What follows belongs to an exercise in optimizing a design on an open flow for small area, a short achievable clock period and few clock cycles; a production flow would make more cautious choices. Function was checked by simulation only, so behaviour that the tests miss may differ from the original.

Design mspfc_scale_alu, start of the top module:
module mspfc_scale_alu (
    input  wire        clk,
    input  wire        rst,
    input  wire        in_valid,
    output wire        in_ready,
    input  wire        in_unpack,
    input  wire [2:0]  in_ty,
    input  wire        in_rnd,
    input  wire [63:0] in_v,
    input  wire [63:0] in_s,
    input  wire [63:0] in_o,
    input  wire [31:0] in_n,
    output reg         out_valid,
    output wire [2:0]  out_status,
    output wire [63:0] out_data
);
For scale: about 470 flip-flops.
Settings: LEC_CHECK=0, CAP_MARGIN=20, CORE_MARGIN=2, CORE_UTILIZATION=55, SETUP_SLACK_MARGIN=3.4, SLEW_MARGIN=20; clock period 11.0 ns.
run.sh (not shown) runs the stock make flow with config.mk's settings and CLKGATE_MAP_FILE= SYNTH_SCRIPT=/design/flow/synth_recipe.tcl, a recipe that flattens the netlist after the stock synthesis.
The baseline finished clean.
Testbench counts at the start, summed over its fixed seeds: cycles 9,689.
Rerun with:
SETUP_SLACK_MARGIN = 3.75   (was 3.4)
The changed run passed the timing, design-rule and antenna checks.
Flip-flop and latch count does not change.
Area after synthesis stays the same.
Utilization grows by 1.9 points.
Global-route usage goes up by 0.52 points.
Wire length rose by 1.7%.
Die area stays the same.
Rerun with:
CORE_UTILIZATION = 50   (was 55)
SETUP_SLACK_MARGIN = 3.5   (was 3.75)
The new run finished clean.
Setup slack loses 0.037 ns.
Design area falls by 1.8%.
First-iteration DRC count falls by 2.1%.
Rerun with:
CORE_UTILIZATION = 55   (was 50)
Result:
- design area fell by 0.83%
- via count barely changes
- first-iteration DRC count fell by 1.5%
- sequential share of layout area rose by 0.13 points
- clock-buffer cell count fell by 8
- global-route usage rose by 2.1 points


## delta
mspfc_scale_alu again, from the RTL that the note above started with.
==> flow/config.mk <==
export PLATFORM = sky130hd
export DESIGN_NAME = mspfc_scale_alu
export DESIGN_NICKNAME = mspfc_scale_alu
export VERILOG_FILES = /design/flow/design.v
export SDC_FILE = /design/flow/constraint.sdc
export NUM_CORES = 4
export LEC_CHECK = 0
export CAP_MARGIN = 10
export CORE_MARGIN = 2
export CORE_UTILIZATION = 55
export SETUP_SLACK_MARGIN = 3.5
export SLEW_MARGIN = 10
export TNS_END_PERCENT = 20
==> flow/constraint.sdc <==
create_clock -name core_clock -period 11.0 [get_ports {clk}]
set_input_delay 2.2000 -clock core_clock [delete_from_list [all_inputs] [get_ports {clk}]]
set_output_delay 2.2000 -clock core_clock [all_outputs]
set_load 0.01 [all_outputs]
Testbench counts of delta, summed over its fixed seeds: cycles 9,689.
The following lists how maple was set up differently from delta:
- CORE_UTILIZATION now 45, was 55
- TNS_END_PERCENT no longer set, was 20
- CAP_MARGIN now 20, was 10
- SLEW_MARGIN now 20, was 10
--- outcome ---
- Global router's overall resource usage: maple < delta
- maple | stages: all done | timing, DRC, antenna: all pass
- On design area, the lower figure sits with delta, not maple.
- Compared to delta, maple has register-to-register slack 0.06 ns higher.


== the baseline ==
Another version of the RTL of mspfc_scale_alu (not shown whole).
Size: about 7000 cells after synthesis, roughly 470 flip-flops, roughly 300 I/O pins, ~0.058 mm^2 of cells after synthesis.
make LEC_CHECK=0 CAP_MARGIN=20 CORE_MARGIN=2 CORE_UTILIZATION=55 SETUP_SLACK_MARGIN=3.5 SLEW_MARGIN=20 finish   # period 11.0 ns
The baseline did not stop at any stage, and its layout met the timing, design-rule and antenna checks.
Testbench counts of the baseline, summed over its fixed seeds: cycles 9,689.
Inputs modified between the baseline and the candidate:
--- a/flow/config.mk
+++ b/flow/config.mk
@@ -10 +10 @@
-export CORE_UTILIZATION = 55
+export CORE_UTILIZATION = 60
[summary]
Comparing the candidate against the baseline, there is no change at all in xor/xnor share of the synthesized area.
The candidate vs the baseline, category of the critical setup timing path: input port to flop vs flop to flop
[compare] base=the baseline new=the candidate: global-route track usage on met3 grew by 2.6 points, clock skew after layout grew by 0.019 ns, portion of the layout cell area used by clock cells held steady.
Delta (the candidate minus the baseline): number of cells in the finished layout apart from fillers went down by 1.5%.

what the ideal ports hide:
No port has a modelled driver above. Below, the same layouts with a new extraction and two added sets of constraints.
Step 1 assumes that a clkbuf_16 drives the clock port and a buf_2 every other input.
Step 2 adds t to the input delays and takes it off the output delays; t is the mean of the earliest and latest rising clock arrival at the registers after step 1. Input paths then give back, and output paths get back, about the clock's delay inside the block.
Slacks: no drivers / after step 1 / after step 2; pairs: no drivers / after step 1.
run | t (ns) | setup slack, ns | worst setup path at the end
the first run of note 1 | 0.756 | 3.420 / 3.359 / 2.739 | input to register
the second run of note 1 | 0.745 | 3.521 / 3.521 / 2.872 | input to register
the third run of note 1 | 0.763 | 3.484 / 3.470 / 2.839 | input to register
the fourth run of note 1 | 0.764 | 3.498 / 3.513 / 2.767 | input to register
delta | 0.730 | 3.405 / 3.412 / 2.723 | input to register
maple | 0.758 | 3.481 / 3.481 / 2.819 | input to register
the baseline | 0.732 | 3.524 / 3.524 / 2.935 | input to register
the candidate | 0.716 | 3.413 / 3.451 / 2.738 | input to register
After both steps every run listed still meets setup and hold. For the fourth run of note 1, which loses most, drivers alone change the setup slack by +0.015 ns; drivers and shift together by -0.731 ns.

Requirement
The full set of entries should be copied out exactly as given.

Finished exercise
What follows belongs to an exercise in optimizing a design on an open flow for small area, a short achievable clock period and few clock cycles; a production flow would make more cautious choices. Function was checked by simulation only, so behaviour that the tests miss may differ from the original.

Design mspfc_scale_alu, start of the top module:
module mspfc_scale_alu (
    input  wire        clk,
    input  wire        rst,
    input  wire        in_valid,
    output wire        in_ready,
    input  wire        in_unpack,
    input  wire [2:0]  in_ty,
    input  wire        in_rnd,
    input  wire [63:0] in_v,
    input  wire [63:0] in_s,
    input  wire [63:0] in_o,
    input  wire [31:0] in_n,
    output reg         out_valid,
    output wire [2:0]  out_status,
    output wire [63:0] out_data
);
For scale: about 470 flip-flops.
Settings: LEC_CHECK=0, CAP_MARGIN=20, CORE_MARGIN=2, CORE_UTILIZATION=55, SETUP_SLACK_MARGIN=3.4, SLEW_MARGIN=20; clock period 11.0 ns.
run.sh (not shown) runs the stock make flow with config.mk's settings and CLKGATE_MAP_FILE= SYNTH_SCRIPT=/design/flow/synth_recipe.tcl, a recipe that flattens the netlist after the stock synthesis.
The baseline finished clean.
Testbench counts at the start, summed over its fixed seeds: cycles 9,689.
Rerun with:
SETUP_SLACK_MARGIN = 3.75   (was 3.4)
The changed run passed the timing, design-rule and antenna checks.
Flip-flop and latch count does not change.
Area after synthesis stays the same.
Utilization grows by 1.9 points.
Global-route usage goes up by 0.52 points.
Wire length rose by 1.7%.
Die area stays the same.
Rerun with:
CORE_UTILIZATION = 50   (was 55)
SETUP_SLACK_MARGIN = 3.5   (was 3.75)
The new run finished clean.
Setup slack loses 0.037 ns.
Design area falls by 1.8%.
First-iteration DRC count falls by 2.1%.
Rerun with:
CORE_UTILIZATION = 55   (was 50)
Result:
- design area fell by 0.83%
- via count barely changes
- first-iteration DRC count fell by 1.5%
- sequential share of layout area rose by 0.13 points
- clock-buffer cell count fell by 8
- global-route usage rose by 2.1 points


## delta
mspfc_scale_alu again, from the RTL that the note above started with.
==> flow/config.mk <==
export PLATFORM = sky130hd
export DESIGN_NAME = mspfc_scale_alu
export DESIGN_NICKNAME = mspfc_scale_alu
export VERILOG_FILES = /design/flow/design.v
export SDC_FILE = /design/flow/constraint.sdc
export NUM_CORES = 4
export LEC_CHECK = 0
export CAP_MARGIN = 10
export CORE_MARGIN = 2
export CORE_UTILIZATION = 55
export SETUP_SLACK_MARGIN = 3.5
export SLEW_MARGIN = 10
export TNS_END_PERCENT = 20
==> flow/constraint.sdc <==
create_clock -name core_clock -period 11.0 [get_ports {clk}]
set_input_delay 2.2000 -clock core_clock [delete_from_list [all_inputs] [get_ports {clk}]]
set_output_delay 2.2000 -clock core_clock [all_outputs]
set_load 0.01 [all_outputs]
Testbench counts of delta, summed over its fixed seeds: cycles 9,689.
The following lists how maple was set up differently from delta:
- CORE_UTILIZATION now 45, was 55
- TNS_END_PERCENT no longer set, was 20
- CAP_MARGIN now 20, was 10
- SLEW_MARGIN now 20, was 10
--- outcome ---
- Global router's overall resource usage: maple < delta
- maple | stages: all done | timing, DRC, antenna: all pass
- On design area, the lower figure sits with delta, not maple.
- Compared to delta, maple has register-to-register slack 0.06 ns higher.


== the baseline ==
Another version of the RTL of mspfc_scale_alu (not shown whole).
Size: about 7000 cells after synthesis, roughly 470 flip-flops, roughly 300 I/O pins, ~0.058 mm^2 of cells after synthesis.
make LEC_CHECK=0 CAP_MARGIN=20 CORE_MARGIN=2 CORE_UTILIZATION=55 SETUP_SLACK_MARGIN=3.5 SLEW_MARGIN=20 finish   # period 11.0 ns
The baseline did not stop at any stage, and its layout met the timing, design-rule and antenna checks.
Testbench counts of the baseline, summed over its fixed seeds: cycles 9,689.
Inputs modified between the baseline and the candidate:
--- a/flow/config.mk
+++ b/flow/config.mk
@@ -10 +10 @@
-export CORE_UTILIZATION = 55
+export CORE_UTILIZATION = 60
[summary]
Comparing the candidate against the baseline, there is no change at all in xor/xnor share of the synthesized area.
The candidate vs the baseline, category of the critical setup timing path: input port to flop vs flop to flop
[compare] base=the baseline new=the candidate: global-route track usage on met3 grew by 2.6 points, clock skew after layout grew by 0.019 ns, portion of the layout cell area used by clock cells held steady.
Delta (the candidate minus the baseline): number of cells in the finished layout apart from fillers went down by 1.5%.

what the ideal ports hide:
No port has a modelled driver above. Below, the same layouts with a new extraction and two added sets of constraints.
Step 1 assumes that a clkbuf_16 drives the clock port and a buf_2 every other input.
Step 2 adds t to the input delays and takes it off the output delays; t is the mean of the earliest and latest rising clock arrival at the registers after step 1. Input paths then give back, and output paths get back, about the clock's delay inside the block.
Slacks: no drivers / after step 1 / after step 2; pairs: no drivers / after step 1.
run | t (ns) | setup slack, ns | worst setup path at the end
the first run of note 1 | 0.756 | 3.420 / 3.359 / 2.739 | input to register
the second run of note 1 | 0.745 | 3.521 / 3.521 / 2.872 | input to register
the third run of note 1 | 0.763 | 3.484 / 3.470 / 2.839 | input to register
the fourth run of note 1 | 0.764 | 3.498 / 3.513 / 2.767 | input to register
delta | 0.730 | 3.405 / 3.412 / 2.723 | input to register
maple | 0.758 | 3.481 / 3.481 / 2.819 | input to register
the baseline | 0.732 | 3.524 / 3.524 / 2.935 | input to register
the candidate | 0.716 | 3.413 / 3.451 / 2.738 | input to register
After both steps every run listed still meets setup and hold. For the fourth run of note 1, which loses most, drivers alone change the setup slack by +0.015 ns; drivers and shift together by -0.731 ns.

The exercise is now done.